{
"cells": [
{
"cell_type": "markdown",
"metadata": {},
"source": [
"# Assignment 3: Hello Vectors\n",
"\n",
"Welcome to this week's programming assignment of the specialization. In this assignment we will explore word vectors.\n",
"In natural language processing, we represent each word as a vector consisting of numbers.\n",
"The vector encodes the meaning of the word. These numbers (or weights) for each word are learned using various machine\n",
"learning models, which we will explore in more detail later in this specialization. Rather than make you code the\n",
"machine learning models from scratch, we will show you how to use them. In the real world, you can always load the\n",
"trained word vectors, and you will almost never have to train them from scratch. In this assignment you will\n",
"\n",
"- Predict analogies between words.\n",
"- Use PCA to reduce the dimensionality of the word embeddings and plot them in two dimensions.\n",
"- Compare word embeddings by using a similarity measure (the cosine similarity).\n",
"- Understand how these vector space models work.\n"
]
},
{
"cell_type": "markdown",
"metadata": {},
"source": [
"## Important Note on Submission to the AutoGrader\n",
"\n",
"Before submitting your assignment to the AutoGrader, please make sure you are not doing the following:\n",
"\n",
"1. You have not added any _extra_ `print` statement(s) in the assignment.\n",
"2. You have not added any _extra_ code cell(s) in the assignment.\n",
"3. You have not changed any of the function parameters.\n",
"4. You are not using any global variables inside your graded exercises.

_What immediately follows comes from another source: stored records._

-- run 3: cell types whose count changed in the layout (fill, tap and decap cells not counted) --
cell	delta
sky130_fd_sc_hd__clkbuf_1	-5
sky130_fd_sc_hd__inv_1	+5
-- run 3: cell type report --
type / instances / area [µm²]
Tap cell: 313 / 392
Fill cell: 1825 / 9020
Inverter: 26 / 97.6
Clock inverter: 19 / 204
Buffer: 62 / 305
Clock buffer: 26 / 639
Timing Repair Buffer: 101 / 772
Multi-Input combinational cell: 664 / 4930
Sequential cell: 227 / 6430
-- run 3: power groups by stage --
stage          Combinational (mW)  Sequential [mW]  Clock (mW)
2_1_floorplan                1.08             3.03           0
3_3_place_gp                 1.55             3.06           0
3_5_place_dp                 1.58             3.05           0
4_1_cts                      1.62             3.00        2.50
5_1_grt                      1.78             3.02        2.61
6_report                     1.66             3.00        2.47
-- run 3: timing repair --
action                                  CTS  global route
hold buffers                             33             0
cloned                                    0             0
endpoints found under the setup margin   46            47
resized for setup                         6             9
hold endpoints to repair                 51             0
==> src/hw/rtl/mpre_ram.sv <==
module mpre_ram #(
   parameter int DEPTH = 64,
   parameter int WIDTH = 32
) (
   input  logic                     clock,
   input  logic                     write_enable,
   input  logic [$clog2(DEPTH)-1:0] write_address,
   input  logic [WIDTH-1:0]         write_data,
   input  logic [$clog2(DEPTH)-1:0] read_address,
   output logic [WIDTH-1:0]         read_data
);

   logic [WIDTH-1:0] mem [DEPTH];
   logic [WIDTH-1:0] read_data_ff;

   always_ff @(posedge clock) begin
      if (write_enable) begin
         mem[write_address] <= write_data;
      end
      read_data_ff <= mem[read_address];
   end

   assign read_data = read_data_ff;

endmodule

==> config.mk <==
export PLATFORM = sky130hd
export DESIGN_NAME = mpre_ram
export DESIGN_NICKNAME = d
export VERILOG_FILES = /design/src/hw/rtl/mpre_ram.sv
export SDC_FILE = /design/constraint.sdc
export NUM_CORES = 2
export LEC_CHECK = 0
export BUFFER_PORTS_ARGS = -buffer_cell sky130_fd_sc_hd__buf_2
export CORE_UTILIZATION = 50
export DETAILED_ROUTE_END_ITERATION = 10
export GPL_ROUTABILITY_DRIVEN = 1
export PLACE_DENSITY = 0.65
export SYNTH_ARGS = -nofsm -noshare
export SYNTH_HDL_FRONTEND = slang
export SYNTH_SLANG_ARGS = --single-unit
==> constraint.sdc <==
create_clock -name clock -period 5 [get_ports clock]
set_clock_uncertainty 0.15 [all_clocks]
set_input_delay 0.25 -clock clock [delete_from_list [all_inputs] [get_ports clock]]
set_output_delay 0.25 -clock clock [all_outputs]
set_load 0.02 [all_outputs]
==> key figures <==
Synth
  – Async S/R FF share, synth: 0%
  – Largest family of logic cells by synthesized area: multiplexers
  – Post-synth cell types: 34
  – Simple-gate area share of the yosys netlist: 1.27%
  – Synth area leader: edfxtp_1
  – Yosys warning total: 0
  – EDFF count, synth: between 2000 and 2500
  – Compound-Gate Fraction of Synth Area: 1.67%
  – Post-synthesis sequential area ratio: between 70% and 80%
  – Mux cell area share after synthesis: 16.8%
  – Gate count of the mapped netlist: between 3000 and 4000
  – Main area contributors after synthesis: edfxtp_1, mux4_2, mux2i_1
  – Syn Area/Cell: 23.6 um^2
  – Main synth FF type: edfxtp_1
  – Share of the synthesized area in the top cell type: about 78%
  – Post-synthesis register bit count: 2080
  – Synth Area in Adders: 0%
  – XOR/XNOR share of the synthesized area: 0%
  – Post-synthesis net count: 3370
  – Mapped Area: between 70000 and 80000 um^2

STA
  – Setup TNS: 0 ns
  – Final min period: 3.23 ns
  – Worst setup margin: 1.77 ns
  – Slew @ Worst Pin: 1.31 ns
  – RSZ-0062 raised after global routing: false
  – Final setup vio count: 0
  – Final Max Tran Viols: 0
  – Slew headroom: 12.3%
  – Hold Vio Cnt, Final: 0
  – Final period utilization: 64.7%
  – Max Freq: 309 MHz

Routing
  – Via density: 6.33
  – Wire length per cell: approximately 33 um
  – Initial DRT Pass Iterations: 5
  – Number of remaining DRC errors: 0
  – ANT nets after route: 0
  – Routed WL: 192000 um
  – Vias: 36800
  – DR iter-0 viols: 4741

Power
  – Peak VDD IR: 0.000359 V
  – Sw frac: 20.8%
  – PwrDens: 406 nW/um^2
  – Clock power share: 41.6%
  – Leakage: 0.0277 uW
  – Seq pwr share: 53.6%
  – Int Pwr: 28600 uW
  – Psw: 7530 uW
  – Logic pwr share: 4.8%

Clock network
  – Clock latency at the later pin of the worst-skew pair: around 0.82 ns
  – Post-CTS setup buffers: 0
  – Post-CTS Hold Fix Bufs: 9
  – Post_cts resized: 0
  – Num CTS Buffers: 201
  – CTS HTree Levels: 4
  – Root Buffer: clkbuf_16
  – CTS tree: built
  – Clock slew at reported path FFs: 0.06 ns
  – Clock buffer depth: 3
  – Num Clock Sinks: between 2000 and 2500

Placed design
  – IO Port Bufs: 77
  – Final HPWL DP: 109000 um
  – Gpl congestion: slightly below 0.8
  – Place WS: 1.10 ns
  – Dpl cells: 5414

Floorplanning
  – Starting Density: 50.3%
  – Number of cell rows: between 100 and 150
  – Die height: 398 um
  – Die area: around 160000 um^2
  – Boundary Pins: 78
  – DIE WIDTH: 398 um
  – Core area: around 160000 um^2

Critical path
  – Critical path data arrival time: between 3 and 4 ns
  – FF-to-FF setup slack: 2.40 ns
  – Data required, critical path: between 5 and 6 ns
  – Crit path kind: input port to flop
  – CP Launch Type: input port
  – CP Capture Type: flop
  – CP Max Fanout: 18

Layout
  – # nets final: 3614
  – Layout Cells excl Fill: a little under 6000
  – Share of cells above drive strength 1: ~30%
  – Core Util, Final: 57.0%
  – Area Overhead vs Synth: 13.3%

GRT
  – Largest net degree at the start of global routing: 82
  – First-pass GRT wire length: between 200000 and 300000 um
  – Vias in the first global route: 36300
  – GR Overflow Total: 0
  – Overall routing resource usage: 24.6%
  – Number of antenna violations at the first check in global routing: 19

Flow run
  – Maxcap violations: 0

Min path
  – Worst hold path type: input port to flop

Run status
  – Outcome: finished clean
[layout make-up]
type	instances	area, um^2
Fill cell	11200	67100
Sequential cell	2080	62100
Multi-Input combinational cell	1062	16000
Clock buffer	255	5460
Tap cell	2058	2570
Timing Repair Buffer	223	1730
Clock inverter	116	1070
Antenna cell	9	22.5
[per-stage QoR]
step	instance area (um^2)	total power, uW	hold slack (ns)
detailed placement	82300	21500	0.525
global route	88900	37100	0.0557
CTS	88900	36400	0.0312
floorplan	78500	20700	0.199
finish	89000	36200	0.0668
global placement	82300	21500	0.527
[metal layers]
| metal | global-route usage (%) | vias to the layer above | part of all wire [%] |
|---|---|---|---|
| met2 | 37.8 | 1868 | 47 |
| met1 | 35.7 | 19800 | 40 |
| li1 | - | 14800 | - |
| met4 | 6.72 | 16 | 2.5 |
| met3 | 5.59 | 279 | 9.9 |
| met5 | 0 | - | 0.051 |
[synthesized netlist by cell type (3+ instances only)]
cell type	count
edfxtp_1	2048
mux4_2	544
nor2_1	137
mux2i_1	93
o22ai_1	84
clkbuf_1	74
a21oi_1	62
buf_2	57
dfxtp_1	32
o221ai_1	27
nand2_1	26
buf_4	25
buf_1	21
nor2b_1	15
a22oi_1	12
a311oi_1	8
nand2b_1	8
nor3_1	7
buf_6	5
nand3_1	5
nand3b_1	5
a41o_1	4
and3_1	4
o32ai_1	4
or3_1	3
or3b_2	3
[state kept, by name, indices dropped and copies added, names as in the netlist]
signal and count:
mem 2048, read_data 32
[worst paths after layout]
kind | start | to | cells after the start
setup / recovery | write_address[1] | mem[23][19] | 5
hold reg to reg | mem[29][17] | read_data[17] | 4
hold / removal | write_data[14] | mem[9][14] | 1
setup reg to reg | mem[13][18] | read_data[18] | 4
[power groups by stage]
stage	logic, uW	clock network, uW	registers, uW
6_report	1740	15000	19400
3_5_place_dp	1750	0	19800
5_1_grt	1840	15900	19400
2_1_floorplan	939	0	19800
4_1_cts	1760	15200	19400
3_3_place_gp	1730	0	19800
[worst max-delay path, cell delays in order]
cell and delay (ns):
dlygate4sd3_1 0.68, buf_2 0.28, nand4_1 0.81, nor2_4 0.96, buf_4 0.51
[placed cells by master (no fill, tap or decap), types with 9 or more instances in the layout]
master            n
clkinv_2         36
mux4_2          544
nor2b_1          15
bufinv_16        19
buf_2            73
a21oi_1          62
mux2i_1          93
clkinv_1         51
clkbuf_16       207
nor2_1           75
o221ai_1         27
clkbuf_1         38
edfxtp_1       2048
a22oi_1          12
nor2_4           62
buf_12           15
dlygate4sd3_1     9
clkbuf_8         10
buf_4           122
diode_2           9
dfxtp_1          32
o22ai_1          84
nand2_1          26
[kinds of logic (layout without fill, tap and decap cells)]
logic type	after synthesis	count (layout)
AO/OA/AOI/OAI	202	202
buffers and inverters	182	594
flip-flops	2080	2080
multiplexers	637	637
other	0	9
AND/OR/NAND/NOR	223	223
Power figures use the tool's default switching activity.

Unless specifically instructed to do so, please refrain from it and use the local variables instead.\n",
"5. You are not changing the assignment code where it is not required, like creating _extra_ variables.\n",
"\n",
"If you do any of the following, you will get something like, `Grader Error: Grader feedback not found` (or similarly unexpected) error upon submitting your assignment. Before asking for help/debugging the errors in your assignment, check for these first. If this is the case, and you don't remember the changes you have made, you can get a fresh copy of the assignment by following these [instructions](https://www.coursera.org/learn/classification-vector-spaces-in-nlp/supplement/YLuAg/h-ow-to-refresh-your-workspace)."
]
},
{
"cell_type": "markdown",
"metadata": {},
"source": [
"## Table of Contents\n",
"\n",
"- [1 - Predict the Countries from Capitals](#1)\n",
" - [1.1 Importing the Data](#1-1)\n",
" - [1.2 Cosine Similarity](#1-2)\n",
" - [Exercise 1 - cosine_similarity (UNQ_C1)](#ex-1)\n",
" - [1.3 Euclidean Distance](#1-3)\n",
" - [Exercise 2 - euclidean (UNQ_C2)](#ex-2)\n",
" - [1.4 Finding the Country of each Capital](#1-4)\n",
" - [Exercise 3 - get_country (UNQ_C3)](#ex-3)\n",
" - [1.5 Model Accuracy](#1-5)\n",
" - [Exercise 4 - get_accuracy (UNQ_C4)](#ex-4)\n",
"- [2 - Plotting the vectors using PCA](#2)\n",
" - [Exercise 5 - compute_pca (UNQ_C5)](#ex-5)"
]
},
{
"cell_type": "markdown",
"metadata": {},
"source": [
"\n",
"## 1 - Predict the Countries from Capitals\n",
"\n",
"During the presentation of the module, we have illustrated the word analogies\n",
"by finding the capital of a country from the country. In this part of the assignment\n",
"we have changed the problem a bit. You are asked to predict the **countries** \n",
"that correspond to some **capitals**.\n",
"You are playing trivia against some second grader who just took their geography test and knows all the capitals by heart.\n",
"Thanks to NLP, you will be able to answer the questions properly. In other words, you will write a program that can give\n",
"you the country by its capital. That way you are pretty sure you will win the trivia game. We will start by exploring the data set.\n",
"\n",
"
\n",
"\n",
"\n",
"### 1.1 Importing the Data\n",
"\n",
"As usual, you start by importing some essential Python libraries and the load dataset.\n",
"The dataset will be loaded as a [Pandas DataFrame](https://pandas.pydata.org/pandas-docs/stable/getting_started/dsintro.html),\n",
"which is very a common method in data science. Because of the large size of the data,\n",
"this may take a few minutes."
]
},
{
"cell_type": "code",
"execution_count": 1,
"metadata": {},
"outputs": [],
"source": [
"# Run this cell to import packages.\n",
"import pickle\n",
"import numpy as np\n",
"import pandas as pd\n",
"import matplotlib.pyplot as plt\n",
"import w3_unittest\n",
"\n",
"from utils import get_vectors"
]
},
{
"cell_type": "code",
"execution_count": 2,
"metadata": {},
"outputs": [
{
"data": {
"text/html": [
"
| \n", " | city1 | \n", "country1 | \n", "city2 | \n", "country2 | \n", "
|---|---|---|---|---|
| 0 | \n", "Athens | \n", "Greece | \n", "Bangkok | \n", "Thailand | \n", "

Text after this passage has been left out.